Copy each line from the records below in which the word "them" is found.

Top of GIVEN ENTRIES

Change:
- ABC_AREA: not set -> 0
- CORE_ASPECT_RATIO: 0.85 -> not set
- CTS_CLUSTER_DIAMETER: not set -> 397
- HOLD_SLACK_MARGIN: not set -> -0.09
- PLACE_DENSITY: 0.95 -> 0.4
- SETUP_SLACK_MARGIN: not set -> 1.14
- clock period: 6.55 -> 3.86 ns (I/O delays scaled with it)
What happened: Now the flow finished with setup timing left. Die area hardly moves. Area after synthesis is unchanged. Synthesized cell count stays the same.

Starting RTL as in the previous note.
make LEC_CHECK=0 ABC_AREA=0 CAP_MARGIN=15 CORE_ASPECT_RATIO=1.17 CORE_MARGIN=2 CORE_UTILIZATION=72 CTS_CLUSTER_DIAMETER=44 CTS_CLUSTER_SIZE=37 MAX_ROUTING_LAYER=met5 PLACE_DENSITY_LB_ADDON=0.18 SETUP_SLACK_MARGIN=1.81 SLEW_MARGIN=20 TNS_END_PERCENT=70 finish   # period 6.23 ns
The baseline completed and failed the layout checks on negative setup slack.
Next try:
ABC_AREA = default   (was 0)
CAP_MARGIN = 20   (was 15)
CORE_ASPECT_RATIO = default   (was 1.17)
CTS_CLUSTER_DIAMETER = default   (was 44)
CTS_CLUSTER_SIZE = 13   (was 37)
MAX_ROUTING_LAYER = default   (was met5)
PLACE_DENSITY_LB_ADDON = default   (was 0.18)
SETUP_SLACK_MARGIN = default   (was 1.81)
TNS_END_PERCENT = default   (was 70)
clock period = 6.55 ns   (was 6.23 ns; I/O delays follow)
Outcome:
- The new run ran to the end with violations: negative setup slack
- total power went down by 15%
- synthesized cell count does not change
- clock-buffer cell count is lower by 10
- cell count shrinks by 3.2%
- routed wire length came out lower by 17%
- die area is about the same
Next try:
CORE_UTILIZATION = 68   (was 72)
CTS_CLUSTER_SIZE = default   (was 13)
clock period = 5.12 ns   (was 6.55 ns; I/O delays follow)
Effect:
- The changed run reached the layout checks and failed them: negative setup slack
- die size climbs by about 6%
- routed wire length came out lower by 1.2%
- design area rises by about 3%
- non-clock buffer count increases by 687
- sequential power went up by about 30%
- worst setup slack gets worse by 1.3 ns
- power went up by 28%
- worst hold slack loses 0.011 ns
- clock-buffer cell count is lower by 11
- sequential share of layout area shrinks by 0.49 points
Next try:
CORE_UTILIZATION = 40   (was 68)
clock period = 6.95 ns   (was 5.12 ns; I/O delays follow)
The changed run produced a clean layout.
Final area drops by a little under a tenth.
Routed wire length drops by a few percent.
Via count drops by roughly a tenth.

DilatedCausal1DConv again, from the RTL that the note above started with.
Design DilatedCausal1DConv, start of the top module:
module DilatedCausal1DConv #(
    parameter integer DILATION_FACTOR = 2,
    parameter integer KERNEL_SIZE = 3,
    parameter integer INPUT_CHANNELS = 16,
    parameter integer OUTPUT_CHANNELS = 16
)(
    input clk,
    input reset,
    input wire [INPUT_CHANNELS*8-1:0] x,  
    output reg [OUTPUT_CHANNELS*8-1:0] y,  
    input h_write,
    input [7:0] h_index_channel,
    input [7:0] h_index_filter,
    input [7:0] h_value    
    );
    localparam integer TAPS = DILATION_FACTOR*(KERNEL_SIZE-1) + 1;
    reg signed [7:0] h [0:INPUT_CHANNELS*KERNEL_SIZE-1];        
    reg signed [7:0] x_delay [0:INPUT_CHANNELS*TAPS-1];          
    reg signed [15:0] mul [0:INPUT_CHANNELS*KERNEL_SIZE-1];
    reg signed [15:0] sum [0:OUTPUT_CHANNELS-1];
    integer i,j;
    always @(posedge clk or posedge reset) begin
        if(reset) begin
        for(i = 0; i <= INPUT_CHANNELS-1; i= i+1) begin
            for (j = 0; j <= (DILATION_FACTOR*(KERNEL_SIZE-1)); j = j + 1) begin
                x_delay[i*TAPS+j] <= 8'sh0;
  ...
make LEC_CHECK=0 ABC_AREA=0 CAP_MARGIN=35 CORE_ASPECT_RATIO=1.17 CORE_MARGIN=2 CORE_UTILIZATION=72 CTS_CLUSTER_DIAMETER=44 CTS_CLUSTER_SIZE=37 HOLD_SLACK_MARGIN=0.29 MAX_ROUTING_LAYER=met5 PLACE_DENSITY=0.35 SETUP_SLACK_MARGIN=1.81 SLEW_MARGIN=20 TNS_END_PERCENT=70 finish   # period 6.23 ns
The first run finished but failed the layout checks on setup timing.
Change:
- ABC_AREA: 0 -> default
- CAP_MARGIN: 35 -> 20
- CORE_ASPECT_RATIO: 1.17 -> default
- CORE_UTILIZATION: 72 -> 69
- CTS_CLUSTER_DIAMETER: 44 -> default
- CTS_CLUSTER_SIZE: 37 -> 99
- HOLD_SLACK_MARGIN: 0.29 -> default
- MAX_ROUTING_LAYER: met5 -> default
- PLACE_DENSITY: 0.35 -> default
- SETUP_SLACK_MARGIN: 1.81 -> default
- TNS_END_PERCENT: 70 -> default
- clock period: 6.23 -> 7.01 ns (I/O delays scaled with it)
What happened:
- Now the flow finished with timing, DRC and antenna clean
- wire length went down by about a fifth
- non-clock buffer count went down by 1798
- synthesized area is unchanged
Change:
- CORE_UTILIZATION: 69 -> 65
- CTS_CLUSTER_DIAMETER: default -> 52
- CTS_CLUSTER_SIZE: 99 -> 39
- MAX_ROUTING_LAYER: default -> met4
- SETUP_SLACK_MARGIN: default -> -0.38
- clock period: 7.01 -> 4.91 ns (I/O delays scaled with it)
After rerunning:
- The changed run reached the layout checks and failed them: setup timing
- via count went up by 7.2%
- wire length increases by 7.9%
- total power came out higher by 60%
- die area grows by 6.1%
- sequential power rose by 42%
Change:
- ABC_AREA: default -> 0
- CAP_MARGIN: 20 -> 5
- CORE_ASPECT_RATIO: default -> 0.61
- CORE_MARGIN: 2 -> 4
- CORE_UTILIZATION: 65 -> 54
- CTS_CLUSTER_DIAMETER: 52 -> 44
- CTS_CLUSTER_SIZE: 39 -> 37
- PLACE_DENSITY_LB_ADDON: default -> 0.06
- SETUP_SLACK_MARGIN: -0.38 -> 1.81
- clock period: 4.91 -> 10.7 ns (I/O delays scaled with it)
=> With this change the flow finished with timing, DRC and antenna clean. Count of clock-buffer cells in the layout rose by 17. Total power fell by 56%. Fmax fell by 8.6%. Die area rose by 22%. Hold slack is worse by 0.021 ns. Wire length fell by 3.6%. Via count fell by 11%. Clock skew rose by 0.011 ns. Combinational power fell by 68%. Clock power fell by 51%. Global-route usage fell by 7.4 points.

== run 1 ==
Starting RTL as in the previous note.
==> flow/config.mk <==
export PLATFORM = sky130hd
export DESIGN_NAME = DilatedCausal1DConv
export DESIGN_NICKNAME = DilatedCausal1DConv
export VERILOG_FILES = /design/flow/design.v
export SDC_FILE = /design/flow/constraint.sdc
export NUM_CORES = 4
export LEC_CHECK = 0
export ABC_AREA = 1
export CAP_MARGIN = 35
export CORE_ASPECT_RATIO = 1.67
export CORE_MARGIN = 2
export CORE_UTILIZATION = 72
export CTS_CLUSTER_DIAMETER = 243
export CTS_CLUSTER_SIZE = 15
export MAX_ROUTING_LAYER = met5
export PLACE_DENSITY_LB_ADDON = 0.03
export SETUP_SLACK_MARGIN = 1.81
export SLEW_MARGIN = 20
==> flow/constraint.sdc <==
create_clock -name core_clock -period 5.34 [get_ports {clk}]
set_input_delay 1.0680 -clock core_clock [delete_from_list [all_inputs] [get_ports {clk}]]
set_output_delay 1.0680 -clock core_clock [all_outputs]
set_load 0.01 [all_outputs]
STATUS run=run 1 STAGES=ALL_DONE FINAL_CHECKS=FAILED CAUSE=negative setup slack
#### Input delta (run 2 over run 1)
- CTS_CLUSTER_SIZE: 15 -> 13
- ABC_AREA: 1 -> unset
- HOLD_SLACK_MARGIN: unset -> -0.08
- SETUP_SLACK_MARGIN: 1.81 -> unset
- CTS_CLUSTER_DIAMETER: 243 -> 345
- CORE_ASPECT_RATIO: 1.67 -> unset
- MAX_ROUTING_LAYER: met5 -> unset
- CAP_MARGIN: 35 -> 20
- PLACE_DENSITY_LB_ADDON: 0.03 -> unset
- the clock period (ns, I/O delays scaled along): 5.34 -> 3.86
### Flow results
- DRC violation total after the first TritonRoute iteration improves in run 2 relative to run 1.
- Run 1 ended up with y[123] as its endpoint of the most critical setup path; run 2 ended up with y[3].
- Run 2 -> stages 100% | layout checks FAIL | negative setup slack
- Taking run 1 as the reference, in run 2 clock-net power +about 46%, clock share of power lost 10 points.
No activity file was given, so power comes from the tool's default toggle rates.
==> run a <==
==> flow/design.v <==
module fpmultiplier (output logic [31:0] product, output logic ready,
		input logic [31:0] a, input logic clock, nreset);
enum {activation, start, loada, loadb, check, special, regularcalculation,carries, final_output}state;
logic [31:0] multi_a, multi_b;
logic [47:0] manti_48bit;
logic [22:0] manti_23bit; 
logic [9:0] expon; 
logic sign;
logic infinite_a,NaN_a,zero_a,infinite_b,NaN_b,zero_b; 
assign  infinite_a = (multi_a[30:23]==8'b11111111)&&(multi_a[22:0]==0);
assign  NaN_a = (multi_a[30:23]==8'b11111111)&&(multi_a[22:0]!=0);
assign  zero_a = (multi_a[30:23]==0);
assign  infinite_b = (multi_b[30:23]==8'b11111111)&&(multi_b[22:0]==0);
assign  NaN_b = (multi_b[30:23]==8'b11111111)&&(multi_b[22:0]!=0);
assign  zero_b = (multi_b[30:23]==0); 
always_ff @(posedge clock, negedge nreset)
if (~nreset)
  begin 
  product <=0;
  multi_a <= 0;
  multi_b <= 0;
  state <= start;
  ready <= 0;
  end
else
begin 
  case (state)
    activation:
           begin
           ready <=1;
           end
    start: 
           begin
           ready <= 0;
           state <= loada;
           end
    loada: 
           begin 
           multi_a <= a;
           state <= loadb;
           end
    loadb: 
           begin
           multi_b <= a;
           state <= check;        
           end
    check:
           begin
           sign <= multi_a[31]^multi_b[31];
           if(NaN_a||infinite_a||zero_a||NaN_b||infinite_b||zero_b)
           state <= special;
           else
           state <= regularcalculation;
           end
    special:
           begin
            state <= final_output;
            if (NaN_a||NaN_b) 
              begin
              expon <= 10'b0011111111;
              manti_23bit <= 1;
              end
            else if (infinite_a||infinite_b) 
              begin
              if (zero_a|zero_b)  
                begin
                expon <= 10'b0011111111;
                manti_23bit <= 1;  
                end
              else 
                begin
                expon <= 10'b0011111111;
                manti_23bit <= 0;
                end
              end
            else 
              begin 
              expon <= 10'b0000000000;
              manti_23bit <= 0;
              end
           end
    regularcalculation:
           begin
           state <= carries;
           sign <= multi_a[31]^multi_b[31];
           manti_48bit <= {1'b1, {multi_a[22:0]}}*{1'b1, {multi_b[22:0]}};
           expon <= {2'b00,multi_a[30:23]}+{2'b00,multi_b[30:23]}-10'd127; 
           end 
    carries:
           begin 
           state <= final_output;
           if (manti_48bit[47]==1)  
             begin
             expon <= expon + 1'b1; 
             manti_48bit <= manti_48bit>>1|{{25{1'b0}},1'b1,{22{1'b0}}}; 
             end
           else
             begin  
             manti_48bit <= manti_48bit|{{25{1'b0}},1'b1,{22{1'b0}}}; 
             end
           end
    final_output:
           begin 
           ready <= 1;
           state <= start;        
           if (NaN_a||infinite_a||zero_a||NaN_b||infinite_b||zero_b)
             product <= {sign,expon[7:0],manti_23bit};
           else if ($signed(expon) >= 255)
             product <= {sign,8'b11111111,23'd0};
           else if ($signed(expon) <= 0)
             product <= {sign,31'd0};
           else 
             product <= {sign,expon[7:0],manti_48bit[45:23]};
           end 
  endcase
end
endmodule
==> flow/run.sh <==
#!/bin/bash
# the make line also repeats each setting of config.mk as NAME=value (left out here)
make -C /OpenROAD-flow-scripts/flow DESIGN_CONFIG=/design/flow/config.mk WORK_HOME=/design/flow/orfs CLKGATE_MAP_FILE= finish
==> flow/config.mk <==
export PLATFORM = sky130hd
export DESIGN_NAME = fpmultiplier
export DESIGN_NICKNAME = fpmultiplier
export VERILOG_FILES = /design/flow/design.v
export SDC_FILE = /design/flow/constraint.sdc
export NUM_CORES = 4
export LEC_CHECK = 0
export ABC_AREA = 0
export CAP_MARGIN = 20
export CELL_PAD_IN_SITES_GLOBAL_PLACEMENT = 0
export CORE_ASPECT_RATIO = 0.5
export CORE_MARGIN = 9
export CORE_UTILIZATION = 57
export CTS_CLUSTER_DIAMETER = 223
export CTS_CLUSTER_SIZE = 99
export MAX_ROUTING_LAYER = met4
export PLACE_DENSITY = 0.37
export SETUP_SLACK_MARGIN = 1.55
export SLEW_MARGIN = 20
==> flow/constraint.sdc <==
create_clock -name core_clock -period 8.18 [get_ports {clock}]
set_input_delay 1.6360 -clock core_clock [delete_from_list [all_inputs] [get_ports {clock}]]
set_output_delay 1.6360 -clock core_clock [all_outputs]
set_load 0.01 [all_outputs]
==> inputs of run b, as changes to run a <==
Settings changed: ABC_AREA 0 to not set, CELL_PAD_IN_SITES_GLOBAL_PLACEMENT 0 to not set, CORE_ASPECT_RATIO 0.5 to not set, CORE_MARGIN 9 to 2, CORE_UTILIZATION 57 to 36, CTS_CLUSTER_DIAMETER 223 to not set, CTS_CLUSTER_SIZE 99 to not set, MAX_ROUTING_LAYER met4 to not set, PLACE_DENSITY 0.37 to 0.6, SETUP_SLACK_MARGIN 1.55 to not set.
==> flow/constraint.sdc (replaced) <==
create_clock -name core_clock -period 13.4 [get_ports {clock}]
set_input_delay 2.6800 -clock core_clock [delete_from_list [all_inputs] [get_ports {clock}]]
set_output_delay 2.6800 -clock core_clock [all_outputs]
set_load 0.01 [all_outputs]
==> inputs of run c, as changes to run a <==
Settings changed: ABC_AREA 0 to not set, CELL_PAD_IN_SITES_GLOBAL_PLACEMENT 0 to not set, CORE_ASPECT_RATIO 0.5 to not set, CORE_MARGIN 9 to 2, CORE_UTILIZATION 57 to 72, CTS_CLUSTER_DIAMETER 223 to not set, CTS_CLUSTER_SIZE 99 to not set, MAX_ROUTING_LAYER met4 to not set, PLACE_DENSITY 0.37 to 0.64, SETUP_SLACK_MARGIN 1.55 to not set.
==> flow/constraint.sdc (replaced) <==
create_clock -name core_clock -period 7.22 [get_ports {clock}]
set_input_delay 1.4440 -clock core_clock [delete_from_list [all_inputs] [get_ports {clock}]]
set_output_delay 1.4440 -clock core_clock [all_outputs]
set_load 0.01 [all_outputs]
==> comparison <==
- Utilization: run a is lower than run c (12 points).
- Power: run b < run a < run c.
- Against run b, the non-clock buffer count of run a is higher by 176.
- Die area, highest first: run b, run a, run c.
==> figures <==
metric                                                        run c            run b            run a
Stage-log warning count                                          30               28               33
R2R Path End                                        manti_48bit[40]  manti_48bit[46]  manti_48bit[47]
Worst setup path start                                  multi_a[20]       multi_a[8]      multi_a[15]
Cell Rows                                                        67               95               53
Max-slew headroom at the worst pin                            33.8%            24.2%            20.0%
Logic share of the area                                       67.0%            67.4%            64.7%
Share of cell area taken by flip-flops and latches            14.0%            14.0%            13.3%
Total vias in the final route                                 18700            17900            18700
Status                                     timing/DRC/antenna clean  timing/DRC/antenna clean  timing/DRC/antenna clean
NetSw                                                        423 µW           243 µW           387 µW
Power and IR drop assume default switching activity.
==> build 9 <==
==> flow/design.v <==
`default_nettype none
`timescale 1ns / 1ps
module mul #(
    WIDTH=25,   
    FBITS=20    
    )(
    input wire signed [WIDTH-1:0] a,    
    input wire signed [WIDTH-1:0] b,    
    output reg signed [WIDTH-1:0] val   
    );
    localparam IBITS = WIDTH - FBITS;     
    localparam MSB = 2*WIDTH - IBITS - 1;  
    localparam LSB = WIDTH - IBITS;        
    localparam HALF = {1'b1, {FBITS-1{1'b0}}}; 
    reg sig_diff;   
    reg signed [WIDTH-1:0] a1, b1;   
    reg signed [WIDTH-1:0] prod_t;   
    reg signed [2*WIDTH-1:0] prod;   
    reg [FBITS-1:0] rbits;           
    reg round;   
    reg even;    
    reg signed [WIDTH-1:0] u_result;    
    always @(*) begin
        sig_diff = a[WIDTH-1] ^ b[WIDTH-1];
        a1 = a[WIDTH-1] ? -a : a;    
        b1 = b[WIDTH-1] ? -b : b;    
        prod = a1 * b1;  
        prod_t = prod[MSB:LSB];  
        rbits  = prod[FBITS-1:0];  
        round  = prod[FBITS-1];    
        even  = ~prod[FBITS];      
         u_result = (round && !(even && rbits == HALF)) ? prod_t + 25'b1 : prod_t;  
         val = sig_diff ? -u_result : u_result;
        end
endmodule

Bottom of GIVEN ENTRIES

- _RESPONSE BOX_:
- The changed run reached the layout checks and failed them: negative setup slack
- The changed run reached the layout checks and failed them: setup timing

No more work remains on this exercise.